Author: Dan Norman, Research Analyst, ISF
30 Apr 2020

Vishing attacks are a very cost-effective mechanism for manipulating individuals, using the voice to humanise the delivery and make the attacker seem more believable. To ensure success, attackers build up profiles of their targets using a blend of Open Source Intelligence (OSINT) techniques, particularly online.

A surprising amount of information is publicly available to attackers, meaning they do not necessarily have to delve into the Dark Web in every reconnaissance mission. When building these target profiles, attackers typically scour social media platforms, such as LinkedIn, Twitter, Instagram and especially Facebook, to gather as much public information as possible, as well as other associated websites, such as work or sports teams. Information found can range from home addresses to email addresses and even telephone numbers.

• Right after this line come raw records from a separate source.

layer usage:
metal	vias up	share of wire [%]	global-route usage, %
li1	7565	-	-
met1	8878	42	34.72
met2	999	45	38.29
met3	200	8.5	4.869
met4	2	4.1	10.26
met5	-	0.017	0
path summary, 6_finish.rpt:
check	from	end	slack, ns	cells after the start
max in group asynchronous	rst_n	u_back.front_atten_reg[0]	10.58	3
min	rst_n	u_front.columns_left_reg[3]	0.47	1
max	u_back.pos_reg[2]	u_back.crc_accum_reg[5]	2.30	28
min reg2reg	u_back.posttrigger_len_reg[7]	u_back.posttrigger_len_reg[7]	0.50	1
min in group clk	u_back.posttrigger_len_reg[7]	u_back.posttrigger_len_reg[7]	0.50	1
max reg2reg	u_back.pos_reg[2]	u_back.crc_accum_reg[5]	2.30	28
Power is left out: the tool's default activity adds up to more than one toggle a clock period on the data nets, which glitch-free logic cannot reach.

By diving a little deeper into social media profiles one can build up a repository of information, such as what college the target attended, what qualifications they have or training they’ve done, what their favourite brands are, recent purchases and recent vacations… Automated screen-scrapers and other targeted machine learning technologies can all speed this process up tenfold.

Social security numbers, bank account details and other more intimate information is slightly harder to find but armed with the right tools and contacts, it is easy. If we reflect upon the sheer number of known data breaches experienced over the last 10 years, the vast sum of personal and sensitive data spread and sold on the dark web is expansive – and that’s only the information we know has been taken! Many organisations would have been hacked and would not even know it yet.

Imagine now the attacker has a 70% complete digital profile of their target. They know from the social media profiles roughly what they’ve bought over the last year and roughly when, indicating potentially when a credit card was used. They can now go to the Dark Web and post questions like: Has anyone hacked X organisation’s customer service platform between this date and this date and do they have account details for X target. By narrowing the search it reduces the price they need to pay for the details as it’s just one key target, rather than buying in bulk. One profile with credit card details or the social security number can range anywhere from $50 – $200 – a small price to pay for access to potentially thousands of dollars.

And there you have it – a full, detailed profile of an individual. Pair this with some skilled social engineering and smooth talking and the attacker can make off with thousands of dollars in an instant.